WHAT IS NEEDED: Go through the entries below from the first line and output each one exactly, up to and including the line with "cells after the".

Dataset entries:
*** Begin section ***

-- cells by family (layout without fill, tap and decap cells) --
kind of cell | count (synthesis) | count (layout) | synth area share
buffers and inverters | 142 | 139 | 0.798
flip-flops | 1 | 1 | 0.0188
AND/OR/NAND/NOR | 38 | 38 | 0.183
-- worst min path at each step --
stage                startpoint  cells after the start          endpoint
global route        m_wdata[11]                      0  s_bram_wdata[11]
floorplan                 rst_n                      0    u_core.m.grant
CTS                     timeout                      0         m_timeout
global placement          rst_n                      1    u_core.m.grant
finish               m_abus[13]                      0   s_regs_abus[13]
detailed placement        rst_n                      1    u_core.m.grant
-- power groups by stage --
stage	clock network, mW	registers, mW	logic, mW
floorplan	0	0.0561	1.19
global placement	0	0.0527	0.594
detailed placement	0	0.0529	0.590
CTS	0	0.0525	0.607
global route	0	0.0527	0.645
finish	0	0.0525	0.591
### src/hw/opb_pkg.sv
`default_nettype none

package opb_pkg;

  localparam int opb_dwidth  = 32;               // data bus
  localparam int opb_awidth  = 32;               // byte address bus
  localparam int opb_bewidth = 4;                // one enable per byte lane

  localparam int word_lsb   = 2;                 // byte address of a 32-bit word
  localparam int page_lsb   = 24;                // page field starts above the widened address
  localparam int page_width = opb_awidth - page_lsb;

  localparam logic [page_width-1:0] page_regs = 'd0;  // register block
  localparam logic [page_width-1:0] page_bram = 'd1;  // block ram

  localparam logic [1:0] reg_scratch = 2'd0;     // read/write
  localparam logic [1:0] reg_tlimit  = 2'd1;     // read/write, low 16 bits
  localparam logic [1:0] reg_tcount  = 2'd2;     // read only
  localparam logic [1:0] reg_id      = 2'd3;     // read only

  localparam logic [opb_dwidth-1:0] ctrl_id_value = 32'h4550_4201;

  localparam int                      tlimit_width = 16;
  localparam logic [tlimit_width-1:0] tlimit_reset = 16'd16;

endpackage

`default_nettype wire

### src/hw/opb_if.sv
`timescale 1ns/100ps
`default_nettype none

interface opb_if;

  logic                           request;
  logic                           grant;
  logic                           select;
  logic                           rnw;       // high for read
  logic [opb_pkg::opb_bewidth-1:0] be;
  logic [opb_pkg::opb_awidth-1:0]  abus;
  logic [opb_pkg::opb_dwidth-1:0]  wdata;
  logic [opb_pkg::opb_dwidth-1:0]  rdata;     // zero from an unselected slave
  logic                           xfer_ack;
  logic                           err_ack;
  logic                           timeout;

  modport master (
    output request, select, rnw, be, abus, wdata,
    input  grant, rdata, xfer_ack, err_ack, timeout
  );

  modport slave (
    input  request, select, rnw, be, abus, wdata,
    output grant, rdata, xfer_ack, err_ack, timeout
  );

  modport monitor (
    input request, grant, select, rnw, be, abus, wdata,
    input rdata, xfer_ack, err_ack, timeout
  );

endinterface

`default_nettype wire

### src/hw/opb_ctrl_regs.sv
`timescale 1ns/100ps
`default_nettype none

module opb_ctrl_regs #(
  parameter int TCOUNT_WIDTH = 8
) (
  input  wire                                  OPB_Clk,
  input  wire                                  rst_n,
  opb_if.slave                                 opb,
  input  wire                                  timeout_pulse,
  output logic [opb_pkg::tlimit_width-1:0]     tlimit
);

  logic [opb_pkg::opb_dwidth-1:0]   scratch;
  logic [TCOUNT_WIDTH-1:0]          tcount;
  logic [opb_pkg::opb_dwidth-1:0]   rdata_q;
  logic [opb_pkg::opb_dwidth-1:0]   rd_word;
  logic [1:0]                       offset;
  logic                             sel_q;
  logic                             start;
  logic                             ro_write;
  logic                             ack_q;
  logic                             err_q;

  assign offset   = opb.abus[opb_pkg::word_lsb +: 2];
  assign start    = opb.select & ~sel_q;        // first cycle of a select
  assign ro_write = ~opb.rnw & (offset == opb_pkg::reg_tcount || offset == opb_pkg::reg_id);

  always_comb begin
    case (offset)
      opb_pkg::reg_scratch: rd_word = scratch;
      opb_pkg::reg_tlimit:  rd_word = {{(opb_pkg::opb_dwidth-opb_pkg::tlimit_width){1'b0}}, tlimit};
      opb_pkg::reg_tcount:  rd_word = {{(opb_pkg::opb_dwidth-TCOUNT_WIDTH){1'b0}}, tcount};
      default:              rd_word = opb_pkg::ctrl_id_value;
    endcase
  end

  always_ff @(posedge OPB_Clk or negedge rst_n) begin
    if (!rst_n) begin
      sel_q   <= 1'b0;
      ack_q   <= 1'b0;
      err_q   <= 1'b0;
      scratch <= '0;
      tlimit  <= opb_pkg::tlimit_reset;
      tcount  <= '0;
    end else begin
      sel_q <= opb.select;
      ack_q <= start & ~ro_write;
      err_q <= start & ro_write;                // tcount and id refuse writes
      if (start && !opb.rnw && offset == opb_pkg::reg_scratch) begin
        for (int i = 0; i < opb_pkg::opb_bewidth; i++) begin
          if (opb.be[i]) scratch[8*i +: 8] <= opb.wdata[8*i +: 8];
        end
      end
      if (start && !opb.rnw && offset == opb_pkg::reg_tlimit) begin
        for (int i = 0; i < opb_pkg::tlimit_width / 8; i++) begin
          if (opb.be[i]) tlimit[8*i +: 8] <= opb.wdata[8*i +: 8];
        end
      end
      if (timeout_pulse && tcount != '1) tcount <= tcount + 1'b1;  // saturates
    end
  end

  always_ff @(posedge OPB_Clk) begin
    if (start) rdata_q <= rd_word;
  end

  assign opb.xfer_ack = ack_q;
  assign opb.err_ack  = err_q;
  assign opb.rdata    = ack_q ? rdata_q : '0;
  assign opb.grant    = 1'b0;                   // slaves never grant or time out
  assign opb.timeout  = 1'b0;

endmodule

`default_nettype wire

### src/flat_wrapper.sv
// flat-port wrapper written by rule: the top's interface ports become plain ports
module opb_ctrl_regs_flat 
#(
  parameter int TCOUNT_WIDTH = 8
)
  (OPB_Clk, rst_n, timeout_pulse, tlimit, opb_request, opb_select, opb_rnw, opb_be, opb_abus, opb_wdata, opb_grant, opb_rdata, opb_xfer_ack, opb_err_ack, opb_timeout);
  opb_if opb_i ();
  input  wire OPB_Clk;
  input  wire rst_n;
  input  wire timeout_pulse;
  output logic [opb_pkg::tlimit_width-1:0] tlimit;
  input wire logic [$bits(opb_i.request)-1:0] opb_request;
  input wire logic [$bits(opb_i.select)-1:0] opb_select;
  input wire logic [$bits(opb_i.rnw)-1:0] opb_rnw;
  input wire logic [$bits(opb_i.be)-1:0] opb_be;
  input wire logic [$bits(opb_i.abus)-1:0] opb_abus;
  input wire logic [$bits(opb_i.wdata)-1:0] opb_wdata;
  output wire logic [$bits(opb_i.grant)-1:0] opb_grant;
  output wire logic [$bits(opb_i.rdata)-1:0] opb_rdata;
  output wire logic [$bits(opb_i.xfer_ack)-1:0] opb_xfer_ack;
  output wire logic [$bits(opb_i.err_ack)-1:0] opb_err_ack;
  output wire logic [$bits(opb_i.timeout)-1:0] opb_timeout;
  assign opb_i.request = opb_request;
  assign opb_i.select = opb_select;
  assign opb_i.rnw = opb_rnw;
  assign opb_i.be = opb_be;
  assign opb_i.abus = opb_abus;
  assign opb_i.wdata = opb_wdata;
  assign opb_grant = opb_i.grant;
  assign opb_rdata = opb_i.rdata;
  assign opb_xfer_ack = opb_i.xfer_ack;
  assign opb_err_ack = opb_i.err_ack;
  assign opb_timeout = opb_i.timeout;
  opb_ctrl_regs #(.TCOUNT_WIDTH(TCOUNT_WIDTH)) u_core (.OPB_Clk(OPB_Clk), .rst_n(rst_n), .opb(opb_i), .timeout_pulse(timeout_pulse), .tlimit(tlimit));
endmodule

*** End section ***

REPLY TO THE TASK:
-- cells by family (layout without fill, tap and decap cells) --
kind of cell | count (synthesis) | count (layout) | synth area share
buffers and inverters | 142 | 139 | 0.798
flip-flops | 1 | 1 | 0.0188
AND/OR/NAND/NOR | 38 | 38 | 0.183
-- worst min path at each step --
stage                startpoint  cells after the start          endpoint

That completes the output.